[[ Given information, beginning ]]

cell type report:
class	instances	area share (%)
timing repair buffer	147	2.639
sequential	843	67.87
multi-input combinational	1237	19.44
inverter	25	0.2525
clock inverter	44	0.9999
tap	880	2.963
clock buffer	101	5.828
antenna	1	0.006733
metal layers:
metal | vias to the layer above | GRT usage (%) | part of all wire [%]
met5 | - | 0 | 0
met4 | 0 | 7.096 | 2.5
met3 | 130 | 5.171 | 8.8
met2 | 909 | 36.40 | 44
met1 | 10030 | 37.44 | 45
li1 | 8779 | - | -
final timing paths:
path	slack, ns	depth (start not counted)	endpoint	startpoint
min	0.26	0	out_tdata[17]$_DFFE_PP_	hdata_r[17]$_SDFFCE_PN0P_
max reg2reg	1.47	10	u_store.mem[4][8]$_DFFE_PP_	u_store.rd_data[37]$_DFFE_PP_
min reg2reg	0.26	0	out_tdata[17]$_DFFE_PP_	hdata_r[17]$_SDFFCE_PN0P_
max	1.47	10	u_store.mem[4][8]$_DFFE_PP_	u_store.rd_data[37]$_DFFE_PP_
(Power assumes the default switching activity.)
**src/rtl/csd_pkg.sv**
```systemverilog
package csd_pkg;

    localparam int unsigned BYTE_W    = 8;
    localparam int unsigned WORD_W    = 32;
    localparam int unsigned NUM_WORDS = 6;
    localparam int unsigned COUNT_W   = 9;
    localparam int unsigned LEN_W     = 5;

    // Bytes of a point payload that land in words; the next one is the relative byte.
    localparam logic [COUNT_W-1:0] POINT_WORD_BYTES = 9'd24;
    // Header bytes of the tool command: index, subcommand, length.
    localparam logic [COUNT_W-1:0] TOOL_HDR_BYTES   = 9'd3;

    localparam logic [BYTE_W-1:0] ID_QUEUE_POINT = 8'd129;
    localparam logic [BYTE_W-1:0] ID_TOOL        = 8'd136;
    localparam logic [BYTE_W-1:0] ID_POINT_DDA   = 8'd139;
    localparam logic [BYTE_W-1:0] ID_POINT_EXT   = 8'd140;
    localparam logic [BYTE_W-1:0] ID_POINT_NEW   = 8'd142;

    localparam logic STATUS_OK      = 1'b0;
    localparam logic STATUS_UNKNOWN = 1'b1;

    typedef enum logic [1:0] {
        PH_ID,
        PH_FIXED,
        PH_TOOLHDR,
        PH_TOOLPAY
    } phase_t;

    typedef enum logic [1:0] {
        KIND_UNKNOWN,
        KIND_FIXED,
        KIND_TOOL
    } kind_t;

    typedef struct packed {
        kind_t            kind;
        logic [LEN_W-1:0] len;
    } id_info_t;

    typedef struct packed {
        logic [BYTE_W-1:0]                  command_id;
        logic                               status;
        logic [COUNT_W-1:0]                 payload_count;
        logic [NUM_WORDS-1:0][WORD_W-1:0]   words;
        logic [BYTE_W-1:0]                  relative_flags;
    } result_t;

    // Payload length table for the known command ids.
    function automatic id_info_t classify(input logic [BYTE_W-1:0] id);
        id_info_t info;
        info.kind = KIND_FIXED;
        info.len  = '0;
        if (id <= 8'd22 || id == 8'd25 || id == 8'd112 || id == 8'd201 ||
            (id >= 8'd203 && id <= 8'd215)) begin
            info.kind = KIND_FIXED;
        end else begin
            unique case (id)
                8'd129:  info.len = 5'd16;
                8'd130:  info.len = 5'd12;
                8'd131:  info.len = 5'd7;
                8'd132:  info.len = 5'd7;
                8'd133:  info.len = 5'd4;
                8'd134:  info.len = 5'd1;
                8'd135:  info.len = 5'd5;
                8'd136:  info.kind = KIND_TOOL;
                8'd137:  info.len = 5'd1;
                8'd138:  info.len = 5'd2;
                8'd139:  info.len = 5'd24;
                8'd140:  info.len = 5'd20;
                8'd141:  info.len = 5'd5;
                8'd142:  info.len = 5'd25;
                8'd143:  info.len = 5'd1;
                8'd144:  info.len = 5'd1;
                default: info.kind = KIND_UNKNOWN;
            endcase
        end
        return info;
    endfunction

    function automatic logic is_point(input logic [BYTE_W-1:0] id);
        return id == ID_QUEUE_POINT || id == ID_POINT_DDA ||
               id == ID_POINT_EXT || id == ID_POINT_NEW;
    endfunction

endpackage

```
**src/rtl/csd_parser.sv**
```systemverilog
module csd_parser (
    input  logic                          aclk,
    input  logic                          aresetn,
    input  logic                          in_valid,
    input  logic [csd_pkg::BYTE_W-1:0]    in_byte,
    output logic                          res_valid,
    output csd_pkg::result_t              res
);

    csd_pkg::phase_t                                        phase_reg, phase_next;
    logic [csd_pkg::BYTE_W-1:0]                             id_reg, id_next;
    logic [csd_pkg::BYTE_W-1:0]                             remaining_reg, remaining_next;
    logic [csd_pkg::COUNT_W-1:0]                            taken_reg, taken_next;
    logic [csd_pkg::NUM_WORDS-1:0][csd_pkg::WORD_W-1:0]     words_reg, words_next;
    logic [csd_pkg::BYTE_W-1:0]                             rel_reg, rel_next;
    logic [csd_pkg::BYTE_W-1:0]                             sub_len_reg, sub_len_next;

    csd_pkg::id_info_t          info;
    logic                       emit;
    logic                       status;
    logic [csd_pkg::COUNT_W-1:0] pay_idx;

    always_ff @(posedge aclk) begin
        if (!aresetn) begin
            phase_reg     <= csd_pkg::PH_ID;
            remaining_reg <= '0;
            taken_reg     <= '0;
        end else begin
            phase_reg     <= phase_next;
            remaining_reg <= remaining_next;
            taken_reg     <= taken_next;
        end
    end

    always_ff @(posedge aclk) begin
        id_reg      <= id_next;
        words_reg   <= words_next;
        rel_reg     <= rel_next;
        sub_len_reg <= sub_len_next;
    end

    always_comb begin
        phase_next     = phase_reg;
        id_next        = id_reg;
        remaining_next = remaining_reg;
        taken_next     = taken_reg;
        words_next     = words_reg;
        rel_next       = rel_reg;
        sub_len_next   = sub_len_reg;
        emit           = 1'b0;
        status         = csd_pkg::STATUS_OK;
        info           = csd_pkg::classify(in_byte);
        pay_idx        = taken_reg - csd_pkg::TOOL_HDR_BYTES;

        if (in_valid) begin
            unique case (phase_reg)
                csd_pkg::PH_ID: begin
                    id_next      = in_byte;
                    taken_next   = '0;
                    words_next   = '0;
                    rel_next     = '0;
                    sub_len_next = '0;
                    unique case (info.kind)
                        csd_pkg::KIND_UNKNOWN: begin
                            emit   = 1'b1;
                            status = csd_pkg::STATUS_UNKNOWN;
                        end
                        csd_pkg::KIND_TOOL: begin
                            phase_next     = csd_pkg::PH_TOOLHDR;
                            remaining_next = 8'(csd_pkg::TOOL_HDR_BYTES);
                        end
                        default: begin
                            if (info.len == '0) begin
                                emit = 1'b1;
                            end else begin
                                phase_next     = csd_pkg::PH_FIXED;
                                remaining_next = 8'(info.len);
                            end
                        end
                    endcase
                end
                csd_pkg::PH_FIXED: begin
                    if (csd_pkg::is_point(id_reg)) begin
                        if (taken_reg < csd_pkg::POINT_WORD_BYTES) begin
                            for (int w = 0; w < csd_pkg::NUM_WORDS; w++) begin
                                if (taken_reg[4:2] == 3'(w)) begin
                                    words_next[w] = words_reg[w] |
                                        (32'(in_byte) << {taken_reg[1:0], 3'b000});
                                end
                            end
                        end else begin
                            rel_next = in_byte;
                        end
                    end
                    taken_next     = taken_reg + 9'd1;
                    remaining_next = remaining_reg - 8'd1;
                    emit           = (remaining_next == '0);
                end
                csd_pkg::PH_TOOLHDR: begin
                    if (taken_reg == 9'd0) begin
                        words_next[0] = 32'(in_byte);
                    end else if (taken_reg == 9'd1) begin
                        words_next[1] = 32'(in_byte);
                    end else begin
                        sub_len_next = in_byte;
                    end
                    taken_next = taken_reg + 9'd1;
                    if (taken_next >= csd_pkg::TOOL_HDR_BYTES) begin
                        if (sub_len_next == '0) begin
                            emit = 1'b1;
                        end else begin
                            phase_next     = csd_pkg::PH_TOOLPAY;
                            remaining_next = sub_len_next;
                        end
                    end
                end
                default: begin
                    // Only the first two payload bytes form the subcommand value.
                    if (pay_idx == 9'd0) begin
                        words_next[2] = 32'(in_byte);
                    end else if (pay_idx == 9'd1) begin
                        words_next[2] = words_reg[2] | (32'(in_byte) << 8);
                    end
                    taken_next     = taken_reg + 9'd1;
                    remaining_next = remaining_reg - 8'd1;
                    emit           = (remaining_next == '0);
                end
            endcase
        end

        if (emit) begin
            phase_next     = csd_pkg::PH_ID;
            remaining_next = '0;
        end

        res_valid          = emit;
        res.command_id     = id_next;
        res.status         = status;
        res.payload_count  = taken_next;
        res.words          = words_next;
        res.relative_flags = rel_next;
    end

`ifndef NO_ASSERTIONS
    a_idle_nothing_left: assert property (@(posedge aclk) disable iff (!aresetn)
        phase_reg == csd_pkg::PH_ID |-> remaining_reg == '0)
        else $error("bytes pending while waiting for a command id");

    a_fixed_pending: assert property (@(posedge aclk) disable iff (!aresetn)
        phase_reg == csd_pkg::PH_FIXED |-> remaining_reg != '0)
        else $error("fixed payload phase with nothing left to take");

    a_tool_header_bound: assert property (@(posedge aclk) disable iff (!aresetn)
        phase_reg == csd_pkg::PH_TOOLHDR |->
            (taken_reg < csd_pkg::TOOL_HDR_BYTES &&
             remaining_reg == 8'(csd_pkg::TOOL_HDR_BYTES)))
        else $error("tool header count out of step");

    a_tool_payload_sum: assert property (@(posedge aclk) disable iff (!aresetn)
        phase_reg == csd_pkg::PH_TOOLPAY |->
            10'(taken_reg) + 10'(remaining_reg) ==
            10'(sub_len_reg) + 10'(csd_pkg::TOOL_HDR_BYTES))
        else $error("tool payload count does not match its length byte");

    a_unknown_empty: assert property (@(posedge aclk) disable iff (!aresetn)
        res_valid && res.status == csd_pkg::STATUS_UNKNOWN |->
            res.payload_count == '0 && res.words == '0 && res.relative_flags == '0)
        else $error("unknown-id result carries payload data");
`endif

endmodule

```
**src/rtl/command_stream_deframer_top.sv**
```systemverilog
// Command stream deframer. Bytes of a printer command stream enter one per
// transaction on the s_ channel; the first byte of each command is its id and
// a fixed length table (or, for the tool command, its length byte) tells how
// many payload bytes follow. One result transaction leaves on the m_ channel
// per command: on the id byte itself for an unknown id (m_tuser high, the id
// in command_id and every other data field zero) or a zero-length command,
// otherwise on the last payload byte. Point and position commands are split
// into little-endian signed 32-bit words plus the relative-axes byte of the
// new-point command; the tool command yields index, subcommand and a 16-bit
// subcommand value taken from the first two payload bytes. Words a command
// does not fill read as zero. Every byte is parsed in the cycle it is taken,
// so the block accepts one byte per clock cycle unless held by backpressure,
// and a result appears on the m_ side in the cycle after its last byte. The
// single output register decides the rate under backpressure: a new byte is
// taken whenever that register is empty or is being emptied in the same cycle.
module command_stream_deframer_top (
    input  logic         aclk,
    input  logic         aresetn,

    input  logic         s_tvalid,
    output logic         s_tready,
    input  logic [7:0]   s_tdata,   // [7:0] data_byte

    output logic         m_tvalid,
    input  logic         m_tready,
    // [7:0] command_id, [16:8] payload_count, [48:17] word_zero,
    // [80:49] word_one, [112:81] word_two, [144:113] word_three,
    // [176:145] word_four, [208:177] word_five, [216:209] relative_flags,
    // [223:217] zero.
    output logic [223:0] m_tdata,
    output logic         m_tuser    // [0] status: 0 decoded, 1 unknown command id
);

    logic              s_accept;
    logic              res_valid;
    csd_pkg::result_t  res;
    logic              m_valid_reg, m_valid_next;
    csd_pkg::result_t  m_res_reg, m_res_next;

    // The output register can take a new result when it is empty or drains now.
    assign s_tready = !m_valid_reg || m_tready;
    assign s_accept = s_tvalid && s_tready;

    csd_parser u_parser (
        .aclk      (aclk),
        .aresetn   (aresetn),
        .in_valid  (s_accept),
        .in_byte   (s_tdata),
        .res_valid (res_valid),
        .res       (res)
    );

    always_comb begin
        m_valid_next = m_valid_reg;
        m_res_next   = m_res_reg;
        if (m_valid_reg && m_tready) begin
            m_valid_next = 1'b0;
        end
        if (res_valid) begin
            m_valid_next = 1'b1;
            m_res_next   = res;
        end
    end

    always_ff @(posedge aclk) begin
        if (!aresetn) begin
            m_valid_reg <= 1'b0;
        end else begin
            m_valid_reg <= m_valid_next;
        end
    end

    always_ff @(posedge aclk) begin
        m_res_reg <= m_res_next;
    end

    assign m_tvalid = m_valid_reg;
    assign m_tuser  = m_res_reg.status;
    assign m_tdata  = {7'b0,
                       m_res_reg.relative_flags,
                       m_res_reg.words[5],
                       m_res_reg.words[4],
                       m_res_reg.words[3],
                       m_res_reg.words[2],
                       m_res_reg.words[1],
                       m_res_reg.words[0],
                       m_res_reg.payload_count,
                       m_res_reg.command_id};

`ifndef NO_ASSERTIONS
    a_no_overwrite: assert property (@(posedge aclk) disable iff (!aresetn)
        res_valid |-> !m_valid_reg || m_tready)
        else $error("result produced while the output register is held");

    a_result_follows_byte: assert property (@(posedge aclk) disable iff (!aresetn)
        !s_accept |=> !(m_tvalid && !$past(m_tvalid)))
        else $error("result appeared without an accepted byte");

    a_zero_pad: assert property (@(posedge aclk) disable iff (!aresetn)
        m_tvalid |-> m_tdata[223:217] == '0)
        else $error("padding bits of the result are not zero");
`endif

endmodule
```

[[ Given information, end ]]

Which lines of the entries above contain the string "that"? Copy each one.

- Completed exercise -
    // Bytes of a point payload that land in words; the next one is the relative byte.
// taken whenever that register is empty or is being emptied in the same cycle.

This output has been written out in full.